Even if the trials demonstrate only non-inferiority, HGS said its market research shows Albuferon's dosing schedule could allow it to become the interferon of choice. The company in 2007 plans to initiate a Phase IIb trial of Albuferon dosed once a month.
Albuferon, which results from the genetic fusion of human albumin and interferon alpha 2b, is partnered with Novartis AG. When the first patient in the Phase III program is dosed, HGS expects to receive a $47.5 million milestone payment from Novartis as part of a deal that could eventually bring the Rockville, Md.-based company $550 million in fees and payments. (See BioWorld Today, June 7, 2006.)
HGS president and CEO Thomas Watkins said the collaboration with Novartis "will essentially cut the cost of these [Albuferon Phase III] programs in half."
Cost-cutting is a familiar theme at HGS these days, where a combination of clinical cost-sharing with partners, increased revenues, consolidation of locations and tight spending control have reduced the annual burn rate from $230 million in 2005 to an estimated $75 million to $125 million this year. Going forward, the company expects to burn through about $150 million annually for the next several years.
In addition to Albuferon, HGS' other primary focus is LymphoStat-B (belimumab), which is expected to begin two Phase III trials this year for lupus. U.S. and European regulatory agencies have approved the major components of the protocols, and the company is awaiting feedback from the FDA regarding its submission for a special protocol assessment. (See BioWorld Today, Aug. 10, 2006).

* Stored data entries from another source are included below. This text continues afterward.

## config.mk

```make
export PLATFORM = sky130hd
export DESIGN_NAME = noiseApuTop
export DESIGN_NICKNAME = d
export VERILOG_FILES = /design/src/rtl/apuBusPkg.sv /design/src/rtl/apuFramePkg.sv /design/src/rtl/apuRegisters.sv /design/src/rtl/frameSequencer.sv /design/src/rtl/lengthTable.sv /design/src/rtl/noiseApuTop.sv /design/src/rtl/noiseChannel.sv
export VERILOG_INCLUDE_DIRS = /design/src /design/src/include
export SDC_FILE = /design/constraint.sdc
export NUM_CORES = 1
export LEC_CHECK = 0
export ABC_AREA = 1
export BUFFER_PORTS_ARGS = -buffer_cell sky130_fd_sc_hd__buf_4
export CAP_MARGIN = 20
export CORE_UTILIZATION = 57
export CTS_CLUSTER_SIZE = 25
export DETAILED_ROUTE_END_ITERATION = 6
export GPL_ROUTABILITY_DRIVEN = 0
export PLACE_DENSITY = 0.76
export RECOVER_POWER = 25
export SLEW_MARGIN = 10
export SYNTH_ARGS = -nofsm -noshare
export SYNTH_HDL_FRONTEND = slang
export SYNTH_SLANG_ARGS = --single-unit
```

## constraint.sdc

```tcl
create_clock -name clk -period 2.25 [get_ports clk]
set_input_delay 0.45 -clock clk [delete_from_list [all_inputs] [get_ports clk]]
set_output_delay 0.45 -clock clk [all_outputs]
set_load 0.05 [all_outputs]
```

LymphoStat-B, which is partnered with GlaxoSmithKline plc, is a human monoclonal antibody that inhibits BLyS (B-lymphocyte stimulator), a protein that may contribute to the production of autoantibodies correlating with disease severity in lupus.

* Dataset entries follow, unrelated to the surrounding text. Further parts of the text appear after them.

$ cat src/verilog/wb_stage.sv
module wb_stage (
  // Clock and reset only feed the assertions
  input  logic                      clk,
  input  logic                      reset_i,

  // EX/WB pipeline
  input  logic                      instr_valid_i,
  input  logic                      op_load_i,
  input  logic                      rf_we_i,
  input  wb_pkg::rf_addr_t          rf_waddr_i,
  input  logic [wb_pkg::XLEN-1:0]   alu_result_i,
  input  wb_pkg::mpu_status_e       mpu_status_i,
  output logic                      wb_ready_o,

  // Load response FIFO
  input  logic                      resp_valid_i,
  input  logic [wb_pkg::XLEN-1:0]   resp_data_i,
  output logic                      resp_pop_o,

  // Pipeline control
  input  logic                      halt_wb_i,
  input  logic                      kill_wb_i,

  // Register file write port
  output logic                      rf_we_o,
  output wb_pkg::rf_addr_t          rf_waddr_o,
  output logic [wb_pkg::XLEN-1:0]   rf_wdata_o,

  // Status
  output logic                      wb_valid_o,
  output logic                      wb_exc_o,
  output logic                      data_stall_o
);

  import wb_pkg::*;

  logic instr_valid;
  logic lsu_exception;
  logic load_done;

  // Instruction is live unless halted or discarded
  assign instr_valid = instr_valid_i && !kill_wb_i && !halt_wb_i;

  // Only loads can fault, no request was sent for them
  assign lsu_exception = op_load_i && (mpu_status_i != MPU_OK);

  // Permitted load whose data sits at the FIFO head
  assign load_done = op_load_i && !lsu_exception && resp_valid_i && instr_valid;

  // Completion: ALU ops at once, loads with data, faulted loads at once
  assign wb_valid_o = ((!op_load_i) ||
                       (op_load_i && resp_valid_i && !lsu_exception) ||
                       lsu_exception) && instr_valid;

  assign wb_exc_o = wb_valid_o && lsu_exception;

  ////////////////////
  // Write back
  ////////////////////

  // Written once, on the completing cycle, never on a fault
  assign rf_we_o    = rf_we_i && !lsu_exception && wb_valid_o;
  assign rf_waddr_o = rf_waddr_i;
  assign rf_wdata_o = op_load_i ? resp_data_i : alu_result_i;

  assign resp_pop_o = load_done;

  // WB empties when it completes or is killed
  assign wb_ready_o = !instr_valid_i || kill_wb_i || wb_valid_o;

  // Waiting on load data
  assign data_stall_o = op_load_i && !lsu_exception && !resp_valid_i && instr_valid;

  // A load has its bus request outstanding and must not be dropped
  a_no_load_kill : assert property (@(posedge clk) disable iff (reset_i)
    instr_valid_i && op_load_i |-> !kill_wb_i);

  // FIFO is only popped by a completing load
  a_pop_with_data : assert property (@(posedge clk) disable iff (reset_i)
    resp_pop_o |-> resp_valid_i && wb_valid_o);

endmodule

$ cat src/verilog/reg_file.sv
module reg_file (
  input  logic                      clk,
  input  logic                      reset_i,

  // Write port
  input  logic                      we_i,
  input  wb_pkg::rf_addr_t          waddr_i,
  input  logic [wb_pkg::XLEN-1:0]   wdata_i,

  // Read port, combinational
  input  wb_pkg::rf_addr_t          raddr_i,
  output logic [wb_pkg::XLEN-1:0]   rdata_o
);

  import wb_pkg::*;

  // x1 to x31, x0 has no storage
  logic [XLEN-1:0] regs [1:NUM_REGS-1];

  always_ff @(posedge clk) begin
    if (reset_i) begin
      for (int i = 1; i < NUM_REGS; i++) begin
        regs[i] <= '0;
      end
    end else if (we_i && (waddr_i != '0)) begin
      // Writes to x0 are dropped
      regs[waddr_i] <= wdata_i;
    end
  end

  // x0 reads as zero
  assign rdata_o = (raddr_i == '0) ? '0 : regs[raddr_i];

endmodule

A Phase II study of LymphoStat-B missed its primary endpoints of reducing lupus signs and symptoms at week 24 and increasing the time to first lupus flare over a 52-week period, but the drug showed statistically significant positive results in a subset of 75 percent of patients in the trial. (See BioWorld Today, Oct. 6, 2005.)
HGS also announced progress with ABthrax (raxibacumab), a human monoclonal antibody that prevents anthrax toxins from entering and killing cells.
The U.S. government exercised its option to purchase 20,000 doses of ABthrax for the Strategic National Stockpile in June 2006. HGS expects to receive about $165 million from that deal, with more than 90 percent of it to come in 2008 upon meeting the terms for delivery.
Late last week, HGS announced positive Phase I results with HIV drug candidate HGS004. HGS' pipeline also includes drug candidates and programs for cancer and rheumatoid arthritis, as well as programs with GlaxoSmithKline for cardiovascular disease, bone disorders and diabetes.